● **AIM OF THE TASK**
Filter the entries for the string "depth". Copy each line that has it.

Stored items
**config.mk**
```make
export PLATFORM = sky130hd
export DESIGN_NAME = multicycle_adder
export DESIGN_NICKNAME = d
export VERILOG_FILES = /design/src/rtl/multicycle_adder_pkg.sv /design/src/rtl/multicycle_adder_slice_adder.sv /design/src/rtl/multicycle_adder.sv
export SDC_FILE = /design/constraint.sdc
export NUM_CORES = 1
export LEC_CHECK = 0
export ABC_AREA = 1
export CAP_MARGIN = 20
export CORE_MARGIN = 1.5
export CORE_UTILIZATION = 40
export DETAILED_ROUTE_END_ITERATION = 10
export GPL_ROUTABILITY_DRIVEN = 0
export GPL_TIMING_DRIVEN = 0
export PLACE_DENSITY_LB_ADDON = 0.3
export SLEW_MARGIN = 25
export SYNTH_ARGS = -nofsm -noshare
export SYNTH_HDL_FRONTEND = slang
export SYNTH_HIERARCHICAL = 1
export SYNTH_SLANG_ARGS = --single-unit
```
**constraint.sdc**
```tcl
create_clock -name clk -period 3.9 [get_ports clk]
set_clock_uncertainty 0.2 [all_clocks]
set_input_delay 0.39 -clock clk [delete_from_list [all_inputs] [get_ports clk]]
set_output_delay 0.39 -clock clk [all_outputs]
set_load 0.05 [all_outputs]
```
**src/rtl/multicycle_adder_pkg.sv**
```systemverilog
// multicycle_adder_pkg
//   Shared definitions for the digit-serial adder/subtractor.
//   - state_t   : FSM encoding (IDLE, RUN, DONE), 2-bit state register.
//   - cnt_width : width of the digit counter, clog2(n) with a floor of 1.
package multicycle_adder_pkg;

    typedef enum logic [1:0] {
        IDLE = 2'd0,
        RUN  = 2'd1,
        DONE = 2'd2
    } state_t;

    // The counter runs 0..n-1. For n <= 2 this needs one bit, which is
    // also the floor for n = 1 (where $clog2 would return 0).
    function automatic int cnt_width(input int n);
        return (n <= 2) ? 1 : $clog2(n);
    endfunction

endpackage

```
**src/rtl/multicycle_adder_slice_adder.sv**
```systemverilog
// slice_adder
//   Combinational ripple of DIGIT full-adder cells. This is the narrow slice
//   that the top level time-multiplexes across the operand.
//   Ports:
//     a, b   in  [DIGIT-1:0]  slice operands
//     cin    in  1            carry into bit 0
//     sum    out [DIGIT-1:0]  slice sum
//     cout   out 1            carry out of bit DIGIT-1
//     c_msb  out 1            carry into bit DIGIT-1 (for signed overflow)
module slice_adder #(
    parameter int DIGIT = 4
) (
    input  logic [DIGIT-1:0] a,
    input  logic [DIGIT-1:0] b,
    input  logic             cin,
    output logic [DIGIT-1:0] sum,
    output logic             cout,
    output logic             c_msb
);

    always_comb begin : ripple
        // Carry chain is kept local to the block so each bit is a clean
        // function of the bit below it.
        logic [DIGIT:0] c;
        // NOTE: every variable written here gets a value before any branch
        // or loop, so no path can leave it unassigned and infer a latch.
        c     = '0;
        sum   = '0;
        c[0]  = cin;
        for (int i = 0; i < DIGIT; i++) begin
            sum[i]  = a[i] ^ b[i] ^ c[i];
            c[i+1]  = (a[i] & b[i]) | (c[i] & (a[i] ^ b[i]));
        end
        cout  = c[DIGIT];
        c_msb = c[DIGIT-1];
    end

endmodule

```
**src/rtl/multicycle_adder.sv**
```systemverilog
// multicycle_adder
//   Digit-serial adder/subtractor: processes DIGIT bits per clock using a
//   registered carry, N = WIDTH/DIGIT clocks per operation.
//   Ports:
//     clk, rst_n        clock, asynchronous active-low reset
//     in_valid/in_ready operand handshake (in_ready high only in IDLE)
//     a, b [WIDTH]      operands, sampled on the accept edge
//     cin               carry-in, ignored when sub = 1
//     sub               0: a + b + cin, 1: a - b (as a + ~b + 1)
//     out_valid/out_ready result handshake (out_valid high only in DONE)
//     sum [WIDTH]       result modulo 2^WIDTH, held after the handshake
//     cout              carry out of MSB (sub: 1 = no borrow)
//     ovf               two's-complement overflow
module multicycle_adder
    import multicycle_adder_pkg::*;
#(
    parameter int WIDTH = 32,
    parameter int DIGIT = 4
) (
    input  logic             clk,
    input  logic             rst_n,
    input  logic             in_valid,
    output logic             in_ready,
    input  logic [WIDTH-1:0] a,
    input  logic [WIDTH-1:0] b,
    input  logic             cin,
    input  logic             sub,
    output logic             out_valid,
    input  logic             out_ready,
    output logic [WIDTH-1:0] sum,
    output logic             cout,
    output logic             ovf
);

    localparam int N  = WIDTH / DIGIT;
    localparam int CW = cnt_width(N);

    state_t            state, state_next;
    logic [CW-1:0]     cnt;
    logic [WIDTH-1:0]  a_sh, b_sh, res_sh, res_next;
    logic              carry, cout_r, ovf_r;
    logic [DIGIT-1:0]  slice_sum;
    logic              slice_cout, slice_cmsb;
    logic              last;

    slice_adder #(.DIGIT(DIGIT)) u_slice (
        .a     (a_sh[DIGIT-1:0]),
        .b     (b_sh[DIGIT-1:0]),
        .cin   (carry),
        .sum   (slice_sum),
        .cout  (slice_cout),
        .c_msb (slice_cmsb)
    );

    assign last = (cnt == CW'(N - 1));

    // Result fills from the top: after N slices the first slice has been
    // pushed down to bit 0. With a single slice there is nothing to shift.
    if (N == 1) begin : g_res_one
        assign res_next = slice_sum;
    end else begin : g_res_shift
        assign res_next = {slice_sum, res_sh[WIDTH-1:DIGIT]};
    end

    always_ff @(posedge clk or negedge rst_n) begin
        // NOTE: sequential state is updated with non-blocking assignments so
        // every register samples the pre-edge values of the others.
        if (!rst_n) state <= IDLE;
        else        state <= state_next;
    end

    always_comb begin
        state_next = state;
        unique case (state)
            IDLE:    if (in_valid) state_next = RUN;
            RUN:     if (last)     state_next = DONE;
            DONE:    if (out_ready) state_next = IDLE;
            default: state_next = IDLE;
        endcase
    end

    always_ff @(posedge clk or negedge rst_n) begin
        // NOTE: the operand shift registers are reset along with the visible
        // result so an aborted operation leaves no stale data behind.
        if (!rst_n) begin
            cnt    <= '0;
            a_sh   <= '0;
            b_sh   <= '0;
            res_sh <= '0;
            carry  <= 1'b0;
            cout_r <= 1'b0;
            ovf_r  <= 1'b0;
        end else begin
            unique case (state)
                IDLE: if (in_valid) begin
                    a_sh  <= a;
                    b_sh  <= sub ? ~b : b;
                    carry <= sub ? 1'b1 : cin;
                    cnt   <= '0;
                end
                RUN: begin
                    a_sh   <= a_sh >> DIGIT;
                    b_sh   <= b_sh >> DIGIT;
                    res_sh <= res_next;
                    carry  <= slice_cout;
                    cnt    <= cnt + CW'(1);
                    if (last) begin
                        cout_r <= slice_cout;
                        ovf_r  <= slice_cout ^ slice_cmsb;
                    end
                end
                default: ;
            endcase
        end
    end

    assign in_ready  = (state == IDLE);
    assign out_valid = (state == DONE);
    assign sum       = res_sh;
    assign cout      = cout_r;
    assign ovf       = ovf_r;

endmodule

```
==> After elaboration in Yosys (flattened, before gate mapping) <==
Index checks and enable logic that the tools add are counted.
{ "word_totals": {"wordCells": 56, "reg_bits": 104, "in_bits": 70} }
{ "op_classes": {"bitwise_logic": 22, "eq_ne": 6, "n_mux": 14, "reduce_logical": 5, "n_addsub": 1} }
{ "op_table": {"columns": ["operator", "n"], "rows": [
  ["$pmux W32 S2", 2],
  ["$mux W32", 3],
  ["$not A32 Y32", 1],
  ["$xor A1 B1 Y1", 9],
  ["$and A1 B1 Y1", 8],
  ["$mux W2", 3],
  ["$pmux W2 S3", 1],
  ["$pmux W3 S2", 1],
  ["$ne A2 B2 Y1 const B", 2],
  ["$or A1 B1 Y1", 4],
  ["$reduce_and A2 Y1", 2],
  ["$add A3 B1 Y3 const B", 1],
  ["$eq A3 B3 Y1 const B", 1],
  ["$mux W3", 1],
  ["$reduce_and A3 Y1", 1],
  ["$eq A2 B1 Y1 const B", 1],
  ["$eq A2 B2 Y1 const B", 1],
  ["$logic_not A2 Y1", 1],
  ["$mux W1", 2],
  ["$ne A2 B1 Y1 const B", 1],
  ["$pmux W1 S2", 1],
  ["$reduce_bool A2 Y1", 1]
]} }

==> Longest topological paths before layout <==
{ "depth": {"depth_word": 10, "mapped_depth": 9, "mapped_depth_nobuf": 9} }

==> By module <==
Netlist, hierarchy kept.
{ "modules_own_cells": {"columns": ["module", "n_inst", "cells_each", "area_each_um2"], "rows": [
  ["multicycle_adder", 1, 631, 4973.5],
  ["slice_adder", 1, 12, 110.1]
]} }

==> Worst setup path after synthesis <==
No wires, ideal clock.
{ "synth_timing": {"path_kind": "register to register", "startpoint": "reg a_sh[0]", "endpoint": "reg res_sh[31], in the netlist sum[31]", "path_slack_ns": 1.698, "arrival_ns": 1.884, "setup_time_ns": 0.118, "path_buffers": 0, "stages_incl_launch_ff": 9, "path_cell_list": "dfrtp_1 fa_1 inv_1 fa_1 fa_1 inv_1 fa_1 nand2_1 nand2_1"} }
{ "synth_via": {"elab_chain_cells": 8, "elab_cells_between_ends": 9, "classes_between": "9 x bitwise"} }
{ "synth_lines": {"columns": ["item", "line_no", "source"], "rows": [
  ["from (decl)", "multicycle_adder.sv:40", "logic [WIDTH-1:0] a_sh, b_sh, res_sh, res_next;"],
  ["from (signal assigned)", "multicycle_adder.sv:102", "a_sh <= a_sh >> DIGIT;"],
  ["$xor A1 B1 Y1", "multicycle_adder_slice_adder.sv:32", "c[i+1] = (a[i] & b[i]) | (c[i] & (a[i] ^ b[i]));"],
  ["$and A1 B1 Y1", "multicycle_adder_slice_adder.sv:32", null],
  ["$or A1 B1 Y1 (*)", "multicycle_adder_slice_adder.sv:32", null],
  ["$and A1 B1 Y1 (*)", "multicycle_adder_slice_adder.sv:32", null],
  ["$or A1 B1 Y1 (*)", "multicycle_adder_slice_adder.sv:32", null],
  ["$and A1 B1 Y1 (*)", "multicycle_adder_slice_adder.sv:32", null],
  ["$or A1 B1 Y1 (*)", "multicycle_adder_slice_adder.sv:32", null],
  ["net slice_cmsb", "multicycle_adder.sv:43", "logic slice_cout, slice_cmsb;"],
  ["$xor A1 B1 Y1 (*)", "multicycle_adder_slice_adder.sv:31", "sum[i] = a[i] ^ b[i] ^ c[i];"],
  ["net slice_sum[3]", "multicycle_adder.sv:42", "logic [DIGIT-1:0] slice_sum;"],
  ["to (signal assigned)", "multicycle_adder.sv:104", "res_sh <= res_next;"],
  ["to (decl)", "multicycle_adder.sv:40", null]
]} }
The timed path passes the listed nets; every way through them passes the cells marked *.
A chain may end at the register's enable or synchronous reset.

==> Worst setup path after layout <==
{ "layout_timing": {"startpoint": "reg state[0]", "endpoint": "out in_ready"} }
{ "layout_via": {"elab_chain_cells": 1} }
{ "layout_lines": {"columns": ["item", "line_no", "source"], "rows": [
  ["from (decl)", "multicycle_adder.sv:38", "state_t state, state_next;"],
  ["from (signal assigned)", "multicycle_adder.sv:69", "else state <= state_next;"],
  ["$logic_not A2 Y1", "multicycle_adder.sv:117", "assign in_ready = (state == IDLE);"],
  ["to (decl)", "multicycle_adder.sv:23", "output logic in_ready,"]
]} }
No other way between the ends.

==> results.txt <==
* Largest area contributor in the netlist: sky130_fd_sc_hd__dfrtp_1
- Final hold viol count: 0
* Number of flops mapped to enable cells by yosys: 0
- In the synthesized netlist the dominant register cell turns out to be sky130_fd_sc_hd__dfrtp_1.
- Via Count: 4601
- DIE HEIGHT: around 120 um
- Status: complete, no violations
- The setup path with the least slack is of type reg -> out.
* Time the worst path needs with I/O delays and setup: 2.718 ns
* Post-synthesis area per instance: a little under 8 sq um
- The first detailed-routing pass ran for 5 iterations.
* Proportion of power drawn by combinational gates: 48.5%
* Overall routed net length: 13050 um
* Area delta synth->final: 30.62%
* Peak Freq: 0.3680 GHz
- Tracing the worst setup path back leads to its startpoint at state[0].
- The final count of pins violating max slew was 0.
* Placed cells: a little over 900
- Vias in the first global route: 4404
* TritonCTS clock tree: built
* Synthesized instance count: 643
- First-pass GRT wire length: 21230 um
* Count of inserted antenna diode cells: 0
- Unrepaired setup endpoints after global routing: false
- VDD IR max: 326.8 uV
- Yosys mapped the design onto 21 distinct sky130hd cell types.
* Yosys synthesis warning count: 6
* Startpoint kind of the worst setup timing path: flip-flop
* Detail Placement HPWL: 9584 um
- The mapped netlist covers 5084 sq um.
- The detail route stage leaves a number of antenna-violating nets equal to 0.
- Worst min-delay path category: in -> reg
- Leakage dissipation: 0.003353 uW
* Initial Utilization: 41.63%
- Summing the sequential cell areas from Yosys gives 51.19% of the chip area.
- Measured against its own limit, the worst slew margin works out to 60.69%.
- The clock tree synthesis step divided the H-tree into 3 levels.
- Power share of the sequential group: 35.0%
- At the worst endpoint, the arrival time is roughly 2.1 ns.
- Maximum buffer depth of the clock tree: 2
- The count of cells in the finished layout, fillers not included, comes to 933.
- Placed standard-cell area: 6364 sq um
- Of the total power, the share spent switching nets is 45.05%.
- Setup crit end kind: primary output
* I/O pin cnt: 106
- Buffers inserted during clock tree synthesis total 9.
- Entering global routing, the biggest net connects 57 pins.
* Final setup violation count: 0
* Insertion delay to the later sink of the worst-skew pair: about 0.34 ns
- Switching Power: 2265 uW
- In the final layout, the multi-input gates occupy 2008 sq um.
* Tot GR Track Use: between 20 and 25%
* Fill cell count: 1185
* Setup repair bufs after CTS: 0
- Dividing total power by cell area gives a power density of 757.3 nW/um^2.
* Power Internal: 2763 uW
* Worst Min Path Start: sub
* Std-Cell Core Area: 12210 sq um
* Final net count: roughly 840
- Minimum setup slack after placement: 1.558 ns
- The die covers 13390 sq um.
* Flip-flop and latch count after synthesis: 104
- After clock tree synthesis, the clock-pin slew on the worst setup and hold paths is 0.07 ns.
- In this run the critical register-to-register path is launched from carry.
- Once layout is done, the placed cells without fillers occupy 6640 sq um.
* DRC Markers: 0
- For the pin with the worst max-slew slack, the measured transition is 0.5897 ns.
- Most numerous cell in the Yosys netlist: sky130_fd_sc_hd__nand2_1
* Max cap viols: 0
- Number of antenna violations at the first check in global routing: 0
- For this block, the initial DRC count from the detailed router was 418.
- The synthesized design devotes to its leading area cell type 51.19% of total area.
- Clock power frac: 16.5%
- Registers take roughly 2600 sq um.
- The clock net in this run drives a total of between 100 and 150 sinks.
- The number of nets in the synthesized netlist is 719.
- In the post-route analysis, the smallest setup slack over all paths is between 1 and 1.5 ns.
* Layout cells sized above 1: approximately 8.1%
- Worst-path maximum fanout: 10
- By area the synthesized netlist is led by sky130_fd_sc_hd__dfrtp_1 (51%), sky130_fd_sc_hd__nand2_1 (17%), sky130_fd_sc_hd__nand3_1 (15%).
- The floorplan has 40 rows.
- Clock root buffer: sky130_fd_sc_hd__clkbuf_16
- Design Power: slightly above 5000 uW
- Port Buffer Count: 104
* Part of the cycle the worst path needs: 69.68%
- Leading post-synthesis cells by instance count: sky130_fd_sc_hd__nand2_1 (234), sky130_fd_sc_hd__nand3_1 (154), sky130_fd_sc_hd__dfrtp_1 (104)
- Residual overflow from global routing: 0
* Ratio of routed vias to standard cells: 4.931
* Data required time at the worst endpoint: around 3.3 ns
- Average detailed-routed wire length per instance: 13.98 um
* Horizontal extent of the die: 115.7 um
* Proportion of synthesized flip-flops having asynchronous set or reset: between 90% and 100%
-- what timing repair did --
action	CTS	global route
endpoints found under the hold margin	55	0
gates resized for setup	0	0
hold buffers	1	0
-- metal layers --
metal | part of all wire [%] | global-route usage, %
met1 | 47 | 27.49
met2 | 46 | 33.73
met3 | 5.0 | 3.504
met4 | 1.6 | 6.992
met5 | 0 | 0
-- placed cells by master (no fill, tap or decap), types with 2 or more instances in the layout --
master | Yosys | final
sky130_fd_sc_hd__clkdlybuf4s50_1 | 0 | 103
sky130_fd_sc_hd__nand3_1 | 154 | 154
sky130_fd_sc_hd__ha_1 | 2 | 2
sky130_fd_sc_hd__clkbuf_1 | 3 | 5
sky130_fd_sc_hd__inv_1 | 55 | 55
sky130_fd_sc_hd__xor2_1 | 5 | 5
sky130_fd_sc_hd__fa_1 | 4 | 4
sky130_fd_sc_hd__clkinv_2 | 0 | 4
sky130_fd_sc_hd__nor2_1 | 3 | 3
sky130_fd_sc_hd__buf_6 | 5 | 6
sky130_fd_sc_hd__inv_2 | 3 | 3
sky130_fd_sc_hd__buf_4 | 5 | 5
sky130_fd_sc_hd__nand2_1 | 234 | 234
sky130_fd_sc_hd__clkbuf_16 | 0 | 9
sky130_fd_sc_hd__buf_2 | 29 | 29
sky130_fd_sc_hd__dfrtp_1 | 104 | 104
sky130_fd_sc_hd__o21ai_0 | 20 | 20
sky130_fd_sc_hd__o21ai_1 | 11 | 11
-- metrics by stage --
stage               setup TNS, ns  hold slack (ns)  utilization (%)
CTS                             0           0.1839            54.37
floorplan                       0          -0.1056                -
detailed placement              0           0.1940            52.11
finish                          0           0.1859            54.37
global route                    0           0.1994            54.37
global placement          -154.88           0.2722            51.88
-- worst paths after layout --
path | end | slack [ns] | cells after the start
setup reg to reg | sum[31] | 1.56 | 8
setup / recovery | in_ready | 1.18 | 3
min in group asynchronous | sum[14] | 0.37 | 2
max in group asynchronous | b_sh[12] | 2.50 | 3
hold / removal | b_sh[28] | 0.19 | 4
hold reg to reg | sum[0] | 0.29 | 2
-- state kept, by name, summed over array words and instances, names as in the netlist --
| signal | count |
|---|---|
| a_sh | 32 |
| b_sh | 32 |
| carry | 1 |
| cnt | 3 |
| cout | 1 |
| ovf | 1 |
| state | 2 |
| sum | 32 |
-- power groups by stage --
| stage | clock (uW) | sequential, uW | combinational [uW] |
|---|---|---|---|
| after floorplan | 0 | 2200 | 1160 |
| after global placement | 0 | 1760 | 2380 |
| after detailed placement | 0 | 1770 | 2440 |
| after CTS | 838 | 1760 | 2460 |
| after global routing | 883 | 1810 | 2660 |
| final | 829 | 1760 | 2440 |
-- cell families (layout without fill, tap and decap cells) --
family | count (synthesis) | count (layout) | synth area share, %
buffers and inverters | 101 | 223 | 9.303
AO/OA/AOI/OAI | 33 | 33 | 3.347
AND/OR/NAND/NOR | 394 | 394 | 33.23
adder cells (fa/ha/maj) | 6 | 6 | 2.067
flip-flops | 104 | 104 | 51.19
XOR/XNOR | 5 | 5 | 0.8614
-- worst max-delay path, stage by stage, from the launching register on --
cell and delay, ns:
sky130_fd_sc_hd__dfrtp_1 0.46, sky130_fd_sc_hd__nor2_1 0.22, sky130_fd_sc_hd__buf_2 0.26, sky130_fd_sc_hd__clkdlybuf4s50_1 0.84
-- layout make-up --
type / instances / share of cell area (%)
Clock inverter: 4 / 0.3015
Inverter: 58 / 3.279
Sequential cell: 104 / 39.19
Clock buffer: 12 / 3.712
Buffer: 43 / 3.844
Timing Repair Buffer: 106 / 16.26
Tap cell: 168 / 3.166
Multi-Input combinational cell: 438 / 30.24
No activity file was read; power rests on OpenSTA's default activity.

● **ANSWER BOX**
{ "depth": {"depth_word": 10, "mapped_depth": 9, "mapped_depth_nobuf": 9} }
- Maximum buffer depth of the clock tree: 2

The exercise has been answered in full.